Per una sorta di damnatio memoriae, la si conosce solo come l'amante del duce

Due diverse grandi mostre, al Mart e al Museo del Novecento di Milano, saranno dedicate alla figura di Margherita Sarfatti, scrittrice, giornalista e critica d'arte. Per una sorta di damnatio memoriae, la si conosce solo come "l'amante del duce". La stessa Donna Rachele era a conoscenza della relazione tra la Sarfatti e suo marito Benito Mussolini.

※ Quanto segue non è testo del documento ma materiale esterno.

[src/rtl/pulse_stretch_pkg.sv]
// ----------------------------------------------------------------------------
// pulse_stretch_pkg
//
// Shared definitions for the pulse stretcher:
//   state_t         - FSM state encoding (IDLE, ON, GAP)
//   cycles_from_ms  - converts a clock frequency in Hz and a duration in ms
//                     into a clock-cycle count
//   MIN_PULSE_CYCLES- smallest usable on/gap length in cycles
// ----------------------------------------------------------------------------
package pulse_stretch_pkg;

    typedef enum logic [1:0] {
        IDLE = 2'd0,
        ON   = 2'd1,
        GAP  = 2'd2
    } state_t;

    // The FSM needs at least one "not last" counter value per phase.
    localparam int unsigned MIN_PULSE_CYCLES = 2;

    // Divide first so large clock frequencies do not overflow 32 bits.
    function automatic int unsigned cycles_from_ms(input int unsigned clk_freq,
                                                   input int unsigned ms);
        return (clk_freq / 1000) * ms;
    endfunction

endpackage

[src/rtl/pulse_stretch.sv]
// ----------------------------------------------------------------------------
// pulse_stretch
//
// Turns short event strobes into fixed-length pulses suitable for driving an
// LED or actuator. Each rising edge of strobe_in is one event. Every event
// produces a PULSE_CYCLES-long high pulse followed by a PULSE_CYCLES-long low
// gap. Events that arrive while a pulse or gap is in progress are queued (up
// to MAX_PENDING); further events are dropped and flagged in overflow.
//
// Ports:
//   clk       - single clock
//   rst       - asynchronous, active-high reset
//   strobe_in - event request, synchronous to clk
//   pulse_out - registered pulse drive, active high
//   busy      - high while a pulse/gap is running or events are queued
//   pending   - number of queued events not yet started
//   overflow  - sticky flag, set when an event is dropped
//   clr_ovf   - synchronous clear of overflow (a same-cycle set wins)
// ----------------------------------------------------------------------------
module pulse_stretch
    import pulse_stretch_pkg::*;
#(
    parameter int unsigned CLK_FREQ    = 50000000,
    parameter int unsigned PULSE_MS    = 10,
    parameter int unsigned MAX_PENDING = 15
) (
    input  logic                               clk,
    input  logic                               rst,
    input  logic                               strobe_in,
    input  logic                               clr_ovf,
    output logic                               pulse_out,
    output logic                               busy,
    output logic [$clog2(MAX_PENDING+1)-1:0]   pending,
    output logic                               overflow
);

    localparam int unsigned PULSE_CYCLES = cycles_from_ms(CLK_FREQ, PULSE_MS);

    // Guarded so declarations stay legal while the elaboration error fires.
    localparam int CNT_W  = (PULSE_CYCLES < MIN_PULSE_CYCLES) ? 1 : $clog2(PULSE_CYCLES);
    localparam int PEND_W = $clog2(MAX_PENDING + 1);

    localparam logic [CNT_W-1:0]  CNT_LAST     = CNT_W'(PULSE_CYCLES - 1);
    localparam logic [PEND_W:0]   PEND_MAX_EXT = (PEND_W + 1)'(MAX_PENDING);
    localparam logic [PEND_W-1:0] PEND_MAX     = PEND_W'(MAX_PENDING);

    if (PULSE_CYCLES < MIN_PULSE_CYCLES) begin : g_bad_pulse_cycles
        $error("pulse_stretch: PULSE_CYCLES = CLK_FREQ/1000*PULSE_MS must be at least 2");
    end

    if (MAX_PENDING < 1) begin : g_bad_max_pending
        $error("pulse_stretch: MAX_PENDING must be at least 1");
    end

    state_t            state;
    state_t            state_nxt;
    logic [CNT_W-1:0]  cnt;
    logic [CNT_W-1:0]  cnt_nxt;
    logic [PEND_W-1:0] pending_nxt;
    logic              overflow_nxt;
    logic              strobe_prev;

    logic              strobe_event;
    logic              cnt_last;
    logic              may_launch;
    logic              launch;
    logic [PEND_W:0]   want;
    logic [PEND_W:0]   remain;
    logic              drop;

    // Rising-edge detect: a strobe held high is a single event.
    assign strobe_event = strobe_in & ~strobe_prev;
    assign cnt_last     = (cnt == CNT_LAST);

    // Queue bookkeeping treats the current event as if it had already been
    // queued. A pulse may start from IDLE or on the final GAP cycle; starting
    // one removes an entry. If the result still does not fit, the new event
    // is the one that gets dropped. This makes "event and start in the same
    // cycle" leave pending unchanged, including at saturation.
    always_comb begin
        want       = {1'b0, pending} + {{PEND_W{1'b0}}, strobe_event};
        may_launch = (state == IDLE) || ((state == GAP) && cnt_last);
        launch     = may_launch && (want != '0);
        remain     = want - {{PEND_W{1'b0}}, launch};
        drop       = 1'b0;
        pending_nxt = remain[PEND_W-1:0];
        if (remain > PEND_MAX_EXT) begin
            drop        = 1'b1;
            pending_nxt = PEND_MAX;
        end
    end

    // Next-state logic. The counter restarts on every state change, so it
    // never runs past CNT_LAST; in IDLE it simply stays at zero.
    always_comb begin
        state_nxt = state;
        unique case (state)
            IDLE: begin
                if (launch) begin
                    state_nxt = ON;
                end
            end
            ON: begin
                if (cnt_last) begin
                    state_nxt = GAP;
                end
            end
            GAP: begin
                if (cnt_last) begin
                    state_nxt = launch ? ON : IDLE;
                end
            end
            default: begin
                state_nxt = IDLE;
            end
        endcase

        if ((state_nxt != state) || (state == IDLE)) begin
            cnt_nxt = '0;
        end else begin
            cnt_nxt = cnt + CNT_W'(1);
        end
    end

    // A drop in the same cycle as clr_ovf keeps the flag set.
    always_comb begin
        overflow_nxt = overflow;
        if (drop) begin
            overflow_nxt = 1'b1;
        end else if (clr_ovf) begin
            overflow_nxt = 1'b0;
        end
    end

    // pulse_out is registered from the next state so it is glitch-free and
    // rises on the same edge the FSM enters ON.
    always_ff @(posedge clk or posedge rst) begin
        if (rst) begin
            state       <= IDLE;
            cnt         <= '0;
            pending     <= '0;
            overflow    <= 1'b0;
            strobe_prev <= 1'b0;
            pulse_out   <= 1'b0;
        end else begin
            state       <= state_nxt;
            cnt         <= cnt_nxt;
            pending     <= pending_nxt;
            overflow    <= overflow_nxt;
            strobe_prev <= strobe_in;
            pulse_out   <= (state_nxt == ON);
        end
    end

    assign busy = (state != IDLE) || (pending != '0);

endmodule

[config.mk]
export PLATFORM = sky130hd
export DESIGN_NAME = pulse_stretch
export DESIGN_NICKNAME = d
export VERILOG_FILES = /design/src/rtl/pulse_stretch_pkg.sv /design/src/rtl/pulse_stretch.sv
export SDC_FILE = /design/constraint.sdc
export NUM_CORES = 1
export LEC_CHECK = 0
export ABC_AREA = 0
export BUFFER_PORTS_ARGS = -buffer_cell sky130_fd_sc_hd__buf_2
export CORE_MARGIN = 2
export CORE_UTILIZATION = 55
export DETAILED_ROUTE_END_ITERATION = 6
export PLACE_DENSITY = 0.74
export RECOVER_POWER = 100
export SLEW_MARGIN = 10
export SYNTH_ARGS = -nofsm -noshare
export SYNTH_HDL_FRONTEND = slang
export SYNTH_SLANG_ARGS = --single-unit
export TNS_END_PERCENT = 1
[constraint.sdc]
create_clock -name clk -period 5.55 [get_ports clk]
set_input_delay 1.11 -clock clk [delete_from_list [all_inputs] [get_ports clk]]
set_output_delay 1.11 -clock clk [all_outputs]
set_load 0.02 [all_outputs]
==> impl_metrics.yaml <==
status:
  run_status: "complete, but fails checks"
  violations: "max-capacitance violations, max-slew violations"
synth:
  synth_nets: 167
  avgSynthCellArea_sq_um: 9.65
  synth_seq_cells: 28
  synthTopCellsByArea: "dfrtp_1, xnor2_1, nor2_1"
  synth-warning-count: 0
  syn_inst: 158
  syn_area_sq_um: 1530
  synth_top_area_cell: "dfrtp_1"
  yosysSeqAreaShare_pct: 45.9
  synth_top_area_share_pct: 45.9
  ys_types: 37
floorplan:
  die_x_microns: 56.7
  num_io_pins: 11
  coreArea_sq_um: 2690
  die_area_sq_um: 3210
  start_util_pct: 56.8
  fp.dieH_microns: 56.7
  num_rows: 19
finish:
  final_core_util_pct: 59.4
  antenna_cells: 0
  layout_commonest_cell: "dfrtp_1"
  fin_nets: 179
  drive_gt1_share_pct: 6.51
  fin_cells: 200
  final_cell_mix: "dfrtp_1, nor2_1, xnor2_1"
  area_growth_syn_to_layout_pct: 4.68
  design_area_sq_um: 1600
clocking:
  clk_path_buf_depth: 2
  post-cts-setup-buffers: 0
  hold_buffers: 0
  clock_sinks: 28
  cts.clk_slew.worst_paths_ns: 0.14
  htreeDepth: 1
  clock_latency_ns: 0.34
  cts_tree: "done"
  cts-buffers-inserted: 3
  ctsResizeCount: 0
  cts-root-buf: "clkbuf_4"
grt:
  antenna_found_initial: 0
  grt-ovfl-total: 0
  grt_usage_pct: 19.9
  grt_pass1_vias: 1214
  grt_max_degree: 29
  grt_pass1_wl_mm: 5.07
run:
  maxCapViolCount: 1
placement:
  place_congestion: 0.847
  placed_area_sq_um: 1600
  dpl.cell_count: 196
  dp_slack_ns: 1.78
  dp_hpwl_mm: 2.10
  port_buffers: 10
worst_setup_path:
  startpoint_type: "input pin"
  crit_top_cell: "ha_1"
  worstPathRequired_ns: 5.77
  worstSetupPathType: "input pin to register"
  path_cells: "buf_2 > nor2b_1 > ha_1 > ha_1 > or3_1 > o21ai_0 > nor2_1 > ha_1 > ha_1 > nor2_1 > a31oi_1 > a32oi_1 > o21ai_0"
  end_kind: "register"
  cp_max_fo: 6
  cpPeakStageDelay_ns: 0.40
  cp.buffers_inverters: 1
  crit_arrival_ns: 3.58
  crit_family: "adder cells"
  slowest_stage: "or3_1"
power:
  power_density_nw_per_um2: 362
  p_total_uw: 578
  leakagePower_nw: 0.641
  ir_worst_vdd_mv: 0.250
timing:
  finalSetupTns_ns: 0
  clock_skew_ns: 0.00561
  period_needed_ns: 3.36
  slew_violations: 18
  max_freq_mhz: 298
  post-route-period-util_pct: 60.6
  timing.hold.ws_ns: 0.513
  final-hold-violation-count: 0
  slew_headroom_pct: -29.0
  setup_viol: 0
  final.setup.worst_slack_ns: 2.19
  worst_slew_pin_slew_ns: 1.92
  rsz0062_at_grt: "false"
routing:
  drc: 0
  routed_wl_mm: 2.87
  first_iter_violations: 28
  vias_per_cell: 6.02
  ant_nets: 0
  num_vias: 1204
  wl_per_cell_microns: 14.4
  first_pass_iters: 4
worst_hold_path:
  hp-class: "register to register"
[state kept, by name, summed over array words and instances (netlist names)]
signal	count
pulse_out	1
overflow	1
cnt	19
state	2
pending	4
strobe_prev	1
[cell families (layout without fill, tap and decap cells)]
| logic type | count (synthesis) | in the layout | synth area share [%] |
|---|---|---|---|
| adder cells (fa/ha/maj) | 5 | 5 | 4.10 |
| AND/OR/NAND/NOR | 77 | 77 | 28.3 |
| flip-flops | 28 | 28 | 45.9 |
| AO/OA/AOI/OAI | 17 | 17 | 7.71 |
| XOR/XNOR | 16 | 16 | 9.19 |
| buffers and inverters | 13 | 24 | 3.45 |
| multiplexers | 2 | 2 | 1.31 |
[cell type report]
type	count	area, sq um
inverter	10	37.5
clock buffer	4	36.3
multi-input combinational	117	742
timing repair buffer	10	41.3
fill	244	1090
sequential	28	701
tap	31	38.8
[path summary, 6_finish.rpt]
path	cells past startpoint	start	slack [ns]	endpoint
setup / recovery	13	strobe_in	2.19	overflow
hold / removal	1	cnt[0]	0.51	cnt[0]
setup reg to reg	5	cnt[0]	2.35	cnt[12]
hold reg to reg	1	cnt[0]	0.51	cnt[0]
max in group asynchronous	2	rst	3.94	cnt[1]
min in group asynchronous	2	rst	0.99	cnt[11]
[synth_stat cells]
cell / count
nand2_1: 9
o21ai_0: 4
nand2b_1: 3
or2_1: 1
a21oi_1: 4
or3_1: 3
xor2_1: 1
o32ai_1: 1
xnor2_1: 15
nor2_1: 25
a21oi_2: 1
and3_1: 1
o31ai_1: 1
nor2b_1: 2
o21a_1: 1
a31oi_1: 2
nor4_2: 1
or4_1: 1
nor3_1: 7
dfrtp_1: 28
nand3_1: 6
inv_1: 10
a32oi_1: 1
ha_1: 5
and2_1: 1
o21ai_4: 1
nand3_4: 2
nand4_2: 1
nor3b_1: 1
mux2i_1: 2
nor4_1: 7
nand4_1: 4
clkbuf_1: 2
o211ai_1: 1
nor4b_2: 1
nand4bb_1: 1
buf_4: 1
[report_power, final]
| group | leakage [nW] | internal (mW) | switching, mW |
|---|---|---|---|
| clock | 0.0210 | 0.0403 | 0.0608 |
| sequential | 0.356 | 0.244 | 0.0648 |
| combinational | 0.264 | 0.0696 | 0.0984 |
[per-layer routing]
metal	GRT usage, %	part of all wire [%]
met1	24.8	43
met2	34.6	50
met3	2.07	4.5
met4	9.18	2.3
met5	0	0
No activity file was read; power rests on OpenSTA's default activity.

In realtà rivestì un ruolo da protagonista, soprattutto in campo artistico, e certo non fu personalità secondaria in politica nel forgiare l'ideologia del fascismo. Colta, elegante, raffinata, Margherita era nata a Venezia nel 1880 ultima di quattro figli di una ricca e nota famiglia ebrea, i Grassini, che avevano dotato Venezia dei primi vaporetti.  Le leggi razziali, nonostante l'importante legame con il Duce, la costrigeranno a riparare in Argentina.

Il progetto, realizzato in collaborazione con Electa,  a cura di Daniela Ferrari,  intende approfondire  la visuale culturale vastissima della  Sarfatti-intellettuale e ricostruire il ruolo della maggiore protagonista del dibattito su classicismo e modernità nel panorama artistico italiano e internazionale, con particolare attenzione alle mostre organizzate in Europa e nelle Americhe per promuovere lo stile italiano e l’idea di "moderna classicità".

Il Fondo Sarfatti, conservato nell'Archivio del '900 del Mart di Rovereto saranno in dialogo con cento capolavori di trenta grandi maestri come di Boccioni, Bucci, Casorati, de Chirico, Dudreville, Funi, Marussig, Malerba, Morandi, Oppi, Medardo Rosso, Sironi, Severini, Wildt.